Agora viciar deliberadamente os dados da candidatura de um indivíduo sem currículo, isso é um acto destinado a influenciar o Tribunal e como tal proibido. A consequência mais provável da nomeação desse indivíduo com falsas credenciais, além de gratificar o juiz em questão por qualquer favor que tenha feito ao PS, assim como outros personagens que circulam por Bruxelas, é viciar o tribunal europeu a fim de este tomar decisões favoráveis ao PS, o que tem a ver com os interesses da justiça!

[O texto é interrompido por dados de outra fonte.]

### config.mk
export PLATFORM = sky130hd
export DESIGN_NAME = fir_top
export DESIGN_NICKNAME = d
export VERILOG_FILES = /design/src/source/fir_pkg.sv /design/src/source/axi_lite_regs.sv /design/src/source/coef_ram.sv /design/src/source/sample_delay_line.sv /design/src/source/fir_mac.sv /design/src/source/fir_top.sv
export VERILOG_INCLUDE_DIRS = /design/src /design/src/source
export SDC_FILE = /design/constraint.sdc
export NUM_CORES = 1
export LEC_CHECK = 0
export ABC_AREA = 1
export BUFFER_PORTS_ARGS = -buffer_cell sky130_fd_sc_hd__clkbuf_2
export CAP_MARGIN = 30
export CORE_MARGIN = 5
export CORE_UTILIZATION = 30
export CTS_BUF_LIST = sky130_fd_sc_hd__clkbuf_16
export DETAILED_ROUTE_END_ITERATION = 7
export PLACE_DENSITY = 0.48
export SYNTH_ARGS = -nofsm -noshare
export SYNTH_HDL_FRONTEND = slang
export SYNTH_SLANG_ARGS = --single-unit
### constraint.sdc
create_clock -name S_AXI_ACLK -period 9.4 [get_ports S_AXI_ACLK]
set_clock_uncertainty 0.1 [all_clocks]
set_input_delay 1.41 -clock S_AXI_ACLK [delete_from_list [all_inputs] [get_ports S_AXI_ACLK]]
set_output_delay 1.41 -clock S_AXI_ACLK [all_outputs]
set_load 0.01 [all_outputs]
### src/source/dcache_pkg.sv
`default_nettype none

package dcache_pkg;

    localparam int ADDR_WIDTH = 32;
    localparam int WORD_WIDTH = 32;

    // line geometry
    localparam int LINE_BYTES = 16;
    localparam int LINE_WIDTH = LINE_BYTES * 8;
    localparam int WORDS_PER_LINE = LINE_WIDTH / WORD_WIDTH;

    // address split is tag | index | offset
    localparam int OFFSET_WIDTH = 4;
    localparam int INDEX_WIDTH = 8;
    localparam int NSET = 1 << INDEX_WIDTH;
    localparam int TAG_WIDTH = ADDR_WIDTH - INDEX_WIDTH - OFFSET_WIDTH;

    localparam int NWAY = 2;

    // tag word is {dirty, valid, tag}
    localparam int TAG_ENTRY_WIDTH = TAG_WIDTH + 2;

    localparam int VB_DEPTH = 4;
    localparam int LFSR_WIDTH = 16;

    // flat view for memory transfers, word view for select and merge
    typedef union packed {
        logic [LINE_WIDTH-1:0] flat;
        logic [WORDS_PER_LINE-1:0][WORD_WIDTH-1:0] words;
    } line_t;

endpackage

`default_nettype wire

### src/source/mem_port.sv
`default_nettype none

module mem_port (
    input  logic                              clk,
    input  logic                              rst,
    input  logic                              refill_req_i,
    input  logic [dcache_pkg::ADDR_WIDTH-1:0] refill_addr_i,
    output logic                              refill_done_o,
    output dcache_pkg::line_t                 refill_line_o,
    input  logic                              vb_empty_i,
    input  logic [dcache_pkg::ADDR_WIDTH-1:0] vb_head_addr_i,
    input  dcache_pkg::line_t                 vb_head_line_i,
    output logic                              vb_pop_o,
    input  logic                              mem_ready_i,
    output logic                              mem_req_o,
    output logic                              mem_we_o,
    output logic [dcache_pkg::ADDR_WIDTH-1:0] mem_addr_o,
    output logic [dcache_pkg::LINE_WIDTH-1:0] mem_wdata_o,
    input  logic                              mem_rvalid_i,
    input  logic [dcache_pkg::LINE_WIDTH-1:0] mem_rdata_i,
    input  logic                              mem_bvalid_i
);
    import dcache_pkg::*;

    typedef enum logic [1:0] {
        st_idle,
        st_refill_wait,
        st_drain_wait
    } state_t;

    state_t                state;
    state_t                next_state;
    logic                  start_refill;
    logic                  start_drain;
    logic [LINE_WIDTH-1:0] sent_line;

    // refill first, drain only when no refill is pending
    assign start_refill = state == st_idle && mem_ready_i && refill_req_i;
    assign start_drain = state == st_idle && mem_ready_i && !refill_req_i && !vb_empty_i;

    assign mem_req_o = start_refill || start_drain;
    assign mem_we_o = !refill_req_i;
    assign mem_addr_o = refill_req_i ? refill_addr_i : vb_head_addr_i;
    assign mem_wdata_o = vb_head_line_i.flat;

    assign refill_done_o = state == st_refill_wait && mem_rvalid_i;
    assign refill_line_o.flat = mem_rdata_i;

    // a store may have rewritten the head while its write was out,
    // then it stays queued and is written again
    assign vb_pop_o = state == st_drain_wait && mem_bvalid_i &&
                      vb_head_line_i.flat == sent_line;

    always_comb begin
        next_state = state;
        case (state)
            st_idle: begin
                if (start_refill) begin
                    next_state = st_refill_wait;
                end else if (start_drain) begin
                    next_state = st_drain_wait;
                end
            end
            st_refill_wait: begin
                if (mem_rvalid_i) begin
                    next_state = st_idle;
                end
            end
            st_drain_wait: begin
                if (mem_bvalid_i) begin
                    next_state = st_idle;
                end
            end
            default: begin
                next_state = st_idle;
            end
        endcase
    end

    always_ff @(posedge clk) begin
        if (rst) begin
            state <= st_idle;
        end else begin
            state <= next_state;
        end
    end

    always_ff @(posedge clk) begin
        if (start_drain) begin
            sent_line <= vb_head_line_i.flat;
        end
    end

endmodule

`default_nettype wire

### config.mk
export PLATFORM = sky130hd
export DESIGN_NAME = mem_port
export DESIGN_NICKNAME = d
export VERILOG_FILES = /design/src/source/dcache_pkg.sv /design/src/source/mem_port.sv
export SDC_FILE = /design/constraint.sdc
export NUM_CORES = 1
export LEC_CHECK = 0
export ABC_AREA = 1
export BUFFER_PORTS_ARGS = -buffer_cell sky130_fd_sc_hd__buf_2
export CAP_MARGIN = 5
export CORE_AREA = 3 3 237 239
export DETAILED_ROUTE_END_ITERATION = 8
export DIE_AREA = 0 0 240 242
export GPL_ROUTABILITY_DRIVEN = 0
export MAX_ROUTING_LAYER = met4
export PLACE_DENSITY_LB_ADDON = 0.05
export REMOVE_ABC_BUFFERS = 1
export SLEW_MARGIN = 10
export SYNTH_ARGS = -nofsm -noshare
export SYNTH_HDL_FRONTEND = slang
export SYNTH_SLANG_ARGS = --single-unit
### constraint.sdc
create_clock -name clk -period 8.7 [get_ports clk]
set_input_delay 0.87 -clock clk [delete_from_list [all_inputs] [get_ports clk]]
set_output_delay 0.87 -clock clk [all_outputs]
set_load 0.005 [all_outputs]
==> reports/results.ini <==
[global_route]
grt_pass1_vias=6044
grt_pass1_wl_um=72100
grt-ovfl-total=0
antenna_found_initial=12
grt_max_degree=73
grtUsageTotal=0.205

[synth]
synth_enable_flop_cells=128
synth_cells=992
synth_top_area_share=0.457
synthFlopType=edfxtp_1
syn_area_per_cell_sq_um=8.47
synth.top_cells.by_count=293 x nand2_1, 256 x buf_4, 128 x edfxtp_1, 118 x inv_1, 86 x nor2_1
synthTopCellsByArea=edfxtp_1 46%, buf_4 23%, nand2_1 13%
synth_area_sq_um=8410
async_flop_share=0
ys_warn_count=0
yosysTopAreaCell=edfxtp_1
synth.most_common_cell=nand2_1
ys_types=23
yosysSeqAreaShare=0.462
ys_seq_elements=130

[cts]
numCtsBuffers=17
clock_sinks=130
clock_latency_ns=0.44
h-tree-depth=4
cts.repair.resized=0
cts_tree=done
clkTransAtPathRegs_ns=0.06
cts_root_buffer=clkbuf_16
clockBufferDepth=2
cts_setup_buffers=0
hold_buffers=0

[pwr]
powerDensity_nw_per_um2=163
p_total_mw=1.57
ir_worst_vdd_uv=111
leakage_nw=4.60

[critical_path]
r2r_cells=6
crit_path_end_kind=output port
worstSetupPathType=in2out
critPathLaunch=refill_req_i
critical_path_arrival_ns=3.27
crit_path_start_kind=input port
rr_endpoint=sent_line[93]
rrSetupSlack_ns=5.96
required_ns=7.83
path_max_fanout=34
r2r_start=state[0]

[detailed_routing]
wl_per_cell_um=32.2
drtIter0Drc=261
dr_total_vias=6241
finalWirelength_um=59000
drc=0
drt.antenna.violating_nets=0
routed_via_density=3.41
drt-pass1-iter-count=4

[run_status]
status=finished, final reports clean

[layout]
regArea_sq_um=3880
synthToLayoutAreaGrowth_pct=15.0
nFillCells=6176
layoutNonFillerInstCount=1832
multiInputGateArea_sq_um=2120
finalInstanceArea_sq_um=9670
drive_above_1_share=0.350
fin_nets=1438

[die]
fp.dieH_um=242
num_io_pins=619
core_area_sq_um=54000
initial_core_util=0.156
num_rows=85
die_area_sq_um=58100
die_x_um=240

[timing]
timing.final.crit_share=0.476
tightest_slew_ns=1.08
setup_viol=0
holdWs_ns=0.522
slew_violations=0
max_slew_margin=0.277
period_minus_slack_ns=4.14
clock_skew_ns=0.00890
final_hold_viol_count=0
setup-tns-final_ns=0
rsz0062_at_grt=false
max_freq_mhz=242

[min_path]
hold_start=state[0]
min_path_type=reg2reg
holdPathEnd=state[0]
hold_depth=2

[placement]
dp.cells=1788
io_buffers=362
place_area_sq_um=9150
place_hpwl_um=52900

[job]
drv_cap=0

[power breakdown]
group / switching (mW) / internal (mW)
registers: 0.00679 / 0.711
logic: 0.122 / 0.0926
clock network: 0.286 / 0.354
[through the flow]
stage / util / worst slack, ns
after CTS: 0.178 / 4.55
after floorplan: - / 4.36
after global routing: 0.179 / 4.35
after global placement: 0.169 / 4.34
final: 0.179 / 4.56
after detailed placement: 0.169 / 4.35
[critical path, cell delays in order]
cell and delay, ns:
buf_2 0.51, clkinv_1 1.05, nand2_1 0.56, nand2_1 0.09, buf_2 0.16
[registers in the layout, summed over array words and instances (netlist names)]
signal     cells
sent_line    128
state          2
[layout by cell type (no fill, tap or decap)]
cell,count
o22ai_1,1
inv_1,117
buf_2,362
xor2_1,16
o211ai_1,1
nand3_1,5
dfxtp_1,2
clkbuf_16,17
clkbuf_1,4
clkinvlp_4,1
nor2_2,3
or2_2,2
buf_4,1
o21ai_0,29
xnor2_1,33
nand2_1,293
o21ai_1,2
nor3_1,2
or2_0,1
edfxtp_1,128
clkinv_1,4
clkinv_2,5
diode_2,14
a21oi_1,3
nor2_1,86
nand4_1,2
inv_2,1
inv_6,1
[worst max path at each step]
stage	slack, ns	cells past startpoint	endpoint
2_1_floorplan	4.36	3	sent_line[0]
3_3_place_gp	4.34	5	sent_line[81]
3_5_place_dp	4.35	5	sent_line[40]
4_1_cts	4.55	5	mem_req_o
5_1_grt	4.35	5	mem_req_o
6_report	4.56	5	mem_req_o
[routing by layer]
layer  track usage  part of all wire
met5             -                 0
met4        0.0279            0.0070
met3         0.274              0.29
met2         0.319              0.45
met1         0.137              0.25
[layout make-up]
| cell class | instances | area share |
|---|---|---|
| antenna | 14 | 0.00362 |
| sequential | 130 | 0.402 |
| tap | 696 | 0.0901 |
| clock inverter | 9 | 0.00453 |
| inverter | 120 | 0.0471 |
| timing repair buffer | 363 | 0.188 |
| clock buffer | 21 | 0.0455 |
| multi-input combinational | 479 | 0.219 |
[cells by family (layout without fill, tap and decap cells)]
group,after synthesis,count (layout),synth area share
compound gates,36,36,0.0219
flops,130,130,0.462
simple gates,394,394,0.179
xor+xnor,49,49,0.0511
other cells,0,14,0
buf+inv,383,513,0.286
(Power assumes the default switching activity.)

Muito ingénuo será quem, como o primeiro-ministro e a ministra da Justiça, acredita que um acto desta gravidade passará despercebido da generalidade dos governantes, parlamentares e funcionários europeus. A diplomacia – essa arte de varrer para debaixo da mesa os incidentes desagradáveis – impedirá dezenas de milhar de personagens que circulam pelas instituições europeias de denunciar as aldrabices do governo português. Não deixarão, porém, de comentar estes actos inadmissíveis em voz baixa e de tomar nota da desonestidade do governo português perante esta como outras questões europeias, em especial tudo aquilo que implica dinheiro, cuja falta é a triste marca dos nossos governos.
Abusando sem disfarce do poder, tanto o primeiro-ministro como a ministra das Justiça tomam-nos por parvos ao pretenderem que se trata meramente de um engano burocrático… Com efeito, suas excelências sabem pertinentemente que se trata de quatro grosseiras mentiras destinadas a valorizar, todas elas, um currículo sem categoria para aceder de forma limpa à nomeação, cuja primeira escolha fora aliás já feita pelo júri europeu do concurso em favor da procuradora do DCIAP Ana Almeida, a qual espero que impugne esta vergonhosa intervenção governamental!
Tristemente, o candidato à reeleição presidencial apoiado pelo primeiro-ministro rendeu-se uma vez mais ao comportamento inadmissível deste último, porventura com receio de perder os votos dos fiéis do PS. Em vez de se abster de intervir publicamente em assuntos que não são da sua competência, desde o orçamento de Estado à crise sanitária, o actual incumbente à presidência da República parece – isso sim – estar a reservar para o futuro os juros que lhe darão estes e outros comportamentos semelhantes do PS. Quando o actual governo chegar ao fim do seu mandato ou mesmo antes disso, se a oportunidade de o derrubar se oferecer ao PR, esses juros não deixarão de pesar na balança… Tenham vergonha!